Looking to history, economic development has taken place by behaviours that arose early in the simplest human cultures from basic and specific faculties. From the first beginnings, human production was the outcome of inventions to exploit natural resources implemented through the organisation of groups of people for production.  This has, in the long run, inevitably stimulated demand for more and more goods and services. By 1750 water had become the engineer's element that set off the British industrial revolution.  The water wheel was the first multipurpose machine for the new manufacturies. Increased exploitation of natural resources through production and increased demand for products had an increasing environmental impact.  The harnessing of steam and electrical power followed in succession.
So great is the current environmental impact of materials and energy usage that it is evident that conservation of natural resources, which has always been part of native cultures, has to be built into generally acceptable international strategies for economic development and long- term survival of industrial cultures. The first minimal impact of cultural ecology was about hunting and gathering.  The future maximal impact of cultural ecology is about the sustainability of industrialism. 
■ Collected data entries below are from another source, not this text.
<file path="config.mk">
export PLATFORM = sky130hd
export DESIGN_NAME = rpsec_port
export DESIGN_NICKNAME = d
export VERILOG_FILES = /design/src/design/rpsec_pkg.sv /design/src/design/rpsec_stream_if.sv /design/src/design/rpsec_fifo.sv /design/src/design/rpsec_port.sv
export SDC_FILE = /design/constraint.sdc
export NUM_CORES = 1
export LEC_CHECK = 0
export BUFFER_PORTS_ARGS = -buffer_cell sky130_fd_sc_hd__buf_2
export CORE_ASPECT_RATIO = 1.75
export CORE_MARGIN = 10
export CORE_UTILIZATION = 55
export DETAILED_ROUTE_END_ITERATION = 10
export PLACE_DENSITY = 0.75
export SLEW_MARGIN = 5
export SYNTH_ARGS = -nofsm -noshare
export SYNTH_HDL_FRONTEND = slang
export SYNTH_SLANG_ARGS = --single-unit
</file>
<file path="constraint.sdc">
create_clock -name clk_i -period 3.8 [get_ports clk_i]
set_input_delay 1.14 -clock clk_i [delete_from_list [all_inputs] [get_ports clk_i]]
set_output_delay 1.14 -clock clk_i [all_outputs]
set_load 0.05 [all_outputs]
</file>
<file path="src/design/rpsec_pkg.sv">
// Constants, types and helpers for the per-port address security block.
// Assumes byte-wide frame streams with start/end markers from the repeater core.
// Notes on behaviour
// - With inbound protection, a source address unlike the permitted one is an intrusion.
// - Assigned or first-heard addresses: an intrusion disables the port automatically.
// - Continuous learning never disables the port on an address mismatch.
// - A disabled port stays disabled until management re-enables it.
// - Frames with a failed check sequence never count as a violation.
// - With alarms on, intrusions and newly seen addresses raise an alarm event.
// - Outbound protection passes unicast frames unaltered only to the permitted address.
// - Other unicast frames still go out with an alternating one-zero data field.
// - Multicast and broadcast frames always pass unmodified.
// - Substituted frames keep carrier activity and show as check-sequence errors.
// - First-heard mode captures the first frame's source address as permitted.
// - Continuous learning adopts each new source address as the permitted one.
// - A directly assigned address takes effect at once.
package rpsec_pkg;

  localparam int ADDR_W = 48;
  localparam int BYTE_W = 8;
  localparam int FIFO_DEPTH = 16;
  // Frame byte offsets; the counter saturates above the data start
  localparam logic [3:0] OFS_DA_END = 4'h6;
  localparam logic [3:0] OFS_SA = 4'h6;
  localparam logic [3:0] OFS_SA_END = 4'hc;
  localparam logic [3:0] OFS_DATA = 4'he;
  localparam logic [3:0] CNT_MAX = 4'hf;
  localparam int MCAST_BIT = 40;
  // Alternating one-zero fill byte
  localparam logic [7:0] FILL_BYTE = 8'haa;
  localparam logic [47:0] ADDR_RST = 48'h0;

  // How the permitted station address is kept
  typedef enum logic [1:0] {
    MODE_ASSIGNED = 2'b00,
    MODE_FIRST = 2'b01,
    MODE_CONT = 2'b10
  } rpsec_mode_type;

  // Full-width station address comparison
  function automatic logic rpsec_differs(input logic [47:0] a, input logic [47:0] b);
    rpsec_differs = (a != b);
  endfunction

endpackage

</file>
<file path="src/design/rpsec_stream_if.sv">
// Valid/ready byte stream carrier between the security logic and its FIFO.
// Assumes one clock domain shared by both ends.
`timescale 1ns/1ns
interface rpsec_stream_if #(parameter int W = 10);
  logic         valid;
  logic         ready;
  logic [W-1:0] data;
  modport src (output valid, output data, input ready);
  modport dst (input valid, input data, output ready);
endinterface // rpsec_stream_if

</file>
<file path="src/design/rpsec_fifo.sv">
// Synchronous FIFO with registered full and empty flags.
// Assumes the source holds valid and data until ready is seen.
`timescale 1ns/1ns
module rpsec_fifo
  import rpsec_pkg::*;
#(
  parameter int W     = 10,
  parameter int DEPTH = FIFO_DEPTH
)(
  // Clock and reset
  input  wire logic   clk_i,
  input  wire logic   reset_i,
  // Stream sides
  rpsec_stream_if.dst in_s,
  rpsec_stream_if.src out_s
);
  localparam int AW = $clog2(DEPTH);

  logic [W-1:0] mem [DEPTH];
  logic [AW-1:0] wr_ptr;
  logic [AW-1:0] rd_ptr;
  logic [AW:0]   count;
  logic          full;
  logic          empty;
  logic          do_push;
  logic          do_pop;
  logic [AW:0]   next_count;

  assign do_push = in_s.valid && !full;
  assign do_pop = !empty && out_s.ready;
  assign in_s.ready = !full; // Registered flag, so no path from the sink
  assign out_s.valid = !empty;
  assign out_s.data = mem[rd_ptr];

  // Occupancy next value
  always_comb
  begin
    next_count = count;
    if (do_push && !do_pop)
      next_count = count + 1'b1;
    else if (do_pop && !do_push)
      next_count = count - 1'b1;
  end

  // Storage write
  always_ff @(posedge clk_i)
  begin
    if (do_push)
      mem[wr_ptr] <= in_s.data;
  end

  // Pointers and flags
  always_ff @(posedge clk_i)
  begin
    if (reset_i)
    begin
      wr_ptr <= '0;
      rd_ptr <= '0;
      count <= '0;
      full <= 1'b0;
      empty <= 1'b1;
    end
    else
    begin
      if (do_push)
        wr_ptr <= (wr_ptr == AW'(DEPTH - 1)) ? '0 : wr_ptr + 1'b1;
      if (do_pop)
        rd_ptr <= (rd_ptr == AW'(DEPTH - 1)) ? '0 : rd_ptr + 1'b1;
      count <= next_count;
      full <= (next_count == (AW+1)'(DEPTH));
      empty <= (next_count == '0);
    end
  end

endmodule // rpsec_fifo

</file>
<file path="src/design/rpsec_port.sv">
// Per-port address security: inbound intrusion check, outbound fill substitution.
// Assumes the core flags the final four check-sequence bytes and reports check status at end of frame.
`timescale 1ns/1ns
module rpsec_port
  import rpsec_pkg::*;
#(
  parameter int DEPTH = FIFO_DEPTH
)(
  // Clock and reset
  input  wire logic        clk_i,
  input  wire logic        reset_i,
  // Management configuration
  input  wire logic        inbound_en_i,
  input  wire logic        outbound_en_i,
  input  wire logic        alarm_en_i,
  input  wire logic [1:0]  addr_mode_i,
  input  wire logic [47:0] assign_addr_i,
  input  wire logic        assign_stb_i,
  input  wire logic        reenable_i,
  // Received frame from the station
  input  wire logic        rx_valid_i,
  input  wire logic [7:0]  rx_data_i,
  input  wire logic        rx_sof_i,
  input  wire logic        rx_eof_i,
  input  wire logic        rx_fcs_ok_i,
  // Outbound frame from the core
  input  wire logic        tx_in_valid_i,
  input  wire logic [7:0]  tx_in_data_i,
  input  wire logic        tx_in_sof_i,
  input  wire logic        tx_in_eof_i,
  input  wire logic        tx_in_fcs_i,
  output logic             tx_in_ready_o,
  // Outbound frame toward the station
  output logic             tx_out_valid_o,
  output logic [7:0]       tx_out_data_o,
  output logic             tx_out_sof_o,
  output logic             tx_out_eof_o,
  input  wire logic        tx_out_ready_i,
  // Status toward management
  output logic             port_enabled_o,
  output logic             addr_valid_o,
  output logic [47:0]      permitted_station_address_o,
  output logic             intrusion_o,
  output logic             new_addr_o,
  output logic             alarm_o
);

  rpsec_stream_if #(.W(10)) push_s ();
  rpsec_stream_if #(.W(10)) pop_s ();

  logic [3:0]  rx_cnt;
  logic [3:0]  rx_idx;
  logic [47:0] src_addr;
  logic        rx_good_eof;
  logic        rx_mismatch;
  logic        is_intrusion;
  logic        is_learn;
  logic [3:0]  tx_cnt;
  logic [3:0]  tx_idx;
  logic [47:0] dst_addr;
  logic        fill_q;
  logic        fill_now;
  logic        do_push;
  logic [7:0]  out_byte;

  // Inbound byte position; sof restarts the count
  assign rx_idx = rx_sof_i ? 4'h0 : rx_cnt;
  assign rx_good_eof = rx_valid_i && rx_eof_i && rx_fcs_ok_i;
  assign rx_mismatch = rpsec_differs(src_addr, permitted_station_address_o);
  assign is_intrusion = rx_good_eof && inbound_en_i && addr_valid_o && rx_mismatch
                        && (addr_mode_i != MODE_CONT);
  // Learning adopts first-heard or any new address in continuous mode
  assign is_learn = rx_good_eof && !assign_stb_i
                    && (((addr_mode_i == MODE_FIRST) && !addr_valid_o)
                        || ((addr_mode_i == MODE_CONT) && (rx_mismatch || !addr_valid_o)));

  // Inbound position counter
  always_ff @(posedge clk_i)
  begin
    if (reset_i)
      rx_cnt <= 4'h0;
    else if (rx_valid_i)
      rx_cnt <= (rx_idx == CNT_MAX) ? CNT_MAX : rx_idx + 4'h1;
  end

  // Source address capture, all 48 bits
  always_ff @(posedge clk_i)
  begin
    if (reset_i)
      src_addr <= ADDR_RST;
    else if (rx_valid_i && rx_idx >= OFS_SA && rx_idx < OFS_SA_END)
      src_addr <= {src_addr[39:0], rx_data_i};
  end

  // Permitted address: assignment wins over learning in the same cycle
  always_ff @(posedge clk_i)
  begin
    if (reset_i)
    begin
      permitted_station_address_o <= ADDR_RST;
      addr_valid_o <= 1'b0;
    end
    else if (assign_stb_i)
    begin
      permitted_station_address_o <= assign_addr_i;
      addr_valid_o <= 1'b1;
    end
    else if (is_learn)
    begin
      permitted_station_address_o <= src_addr;
      addr_valid_o <= 1'b1;
    end
  end

  // Port enable: intrusion disable wins over a same-cycle re-enable
  always_ff @(posedge clk_i)
  begin
    if (reset_i)
      port_enabled_o <= 1'b1;
    else if (is_intrusion)
      port_enabled_o <= 1'b0;
    else if (reenable_i)
      port_enabled_o <= 1'b1;
  end

  // Event pulses toward management; delivery to a manager is firmware's job
  always_ff @(posedge clk_i)
  begin
    if (reset_i)
    begin
      intrusion_o <= 1'b0;
      new_addr_o <= 1'b0;
      alarm_o <= 1'b0;
    end
    else
    begin
      intrusion_o <= rx_good_eof && inbound_en_i && addr_valid_o && rx_mismatch;
      new_addr_o <= is_learn;
      alarm_o <= alarm_en_i && ((rx_good_eof && inbound_en_i && addr_valid_o && rx_mismatch)
                                || is_learn);
    end
  end

  // Outbound position and fill decision at the first data byte
  assign tx_idx = tx_in_sof_i ? 4'h0 : tx_cnt;
  assign do_push = tx_in_valid_i && push_s.ready;
  assign fill_now = (tx_idx == OFS_DATA)
                    ? (outbound_en_i && addr_valid_o && !dst_addr[MCAST_BIT]
                       && rpsec_differs(dst_addr, permitted_station_address_o))
                    : (fill_q && tx_idx > OFS_DATA);
  // Fill only data bytes; header and check sequence are kept, so the station sees a bad check
  assign out_byte = (fill_now && !tx_in_fcs_i) ? FILL_BYTE : tx_in_data_i;

  // Outbound position counter, stalls with the FIFO
  always_ff @(posedge clk_i)
  begin
    if (reset_i)
      tx_cnt <= 4'h0;
    else if (do_push)
      tx_cnt <= (tx_idx == CNT_MAX) ? CNT_MAX : tx_idx + 4'h1;
  end

  // Destination address and held fill decision
  always_ff @(posedge clk_i)
  begin
    if (reset_i)
    begin
      dst_addr <= ADDR_RST;
      fill_q <= 1'b0;
    end
    else if (do_push)
    begin
      if (tx_idx < OFS_DA_END)
        dst_addr <= {dst_addr[39:0], tx_in_data_i};
      fill_q <= fill_now;
    end
  end

  // Every byte goes out, one for one, so carrier activity is unchanged
  assign push_s.valid = tx_in_valid_i;
  assign push_s.data = {tx_in_sof_i, tx_in_eof_i, out_byte};
  assign tx_in_ready_o = push_s.ready;
  assign pop_s.ready = tx_out_ready_i;
  assign tx_out_valid_o = pop_s.valid;
  assign tx_out_sof_o = pop_s.data[9];
  assign tx_out_eof_o = pop_s.data[8];
  assign tx_out_data_o = pop_s.data[7:0];

  // Output buffer; a slow station back-pressures the core
  rpsec_fifo #(
    .W     (10),
    .DEPTH (DEPTH)
  ) u_fifo (
    .clk_i   (clk_i),
    .reset_i (reset_i),
    .in_s    (push_s),
    .out_s   (pop_s)
  );
endmodule // rpsec_port

</file>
Global industrialism supports a scientific civilisation in which knowledge and its integrity supplies a set of educational principles according to which we shape our conduct. Citizens in most industrial countries are educated to share a belief in progress, faith in the steady increase of material affluence, which unfortunately is equated with progress, and belief in the necessity and goodness of economic growth. Other central features of the industrial educational system seemingly include high values placed on work, the nuclear family, and career- oriented formal education; a strong faith in the efficacy of science and technology (as opposed to religion) to solve problems; and a view of Nature as something to be subdued by mankind. This led to the development of educational systems in which subjects were built according to the knowledge required to educate, examine and certify the specialists who were to carry forward this exploitative culture.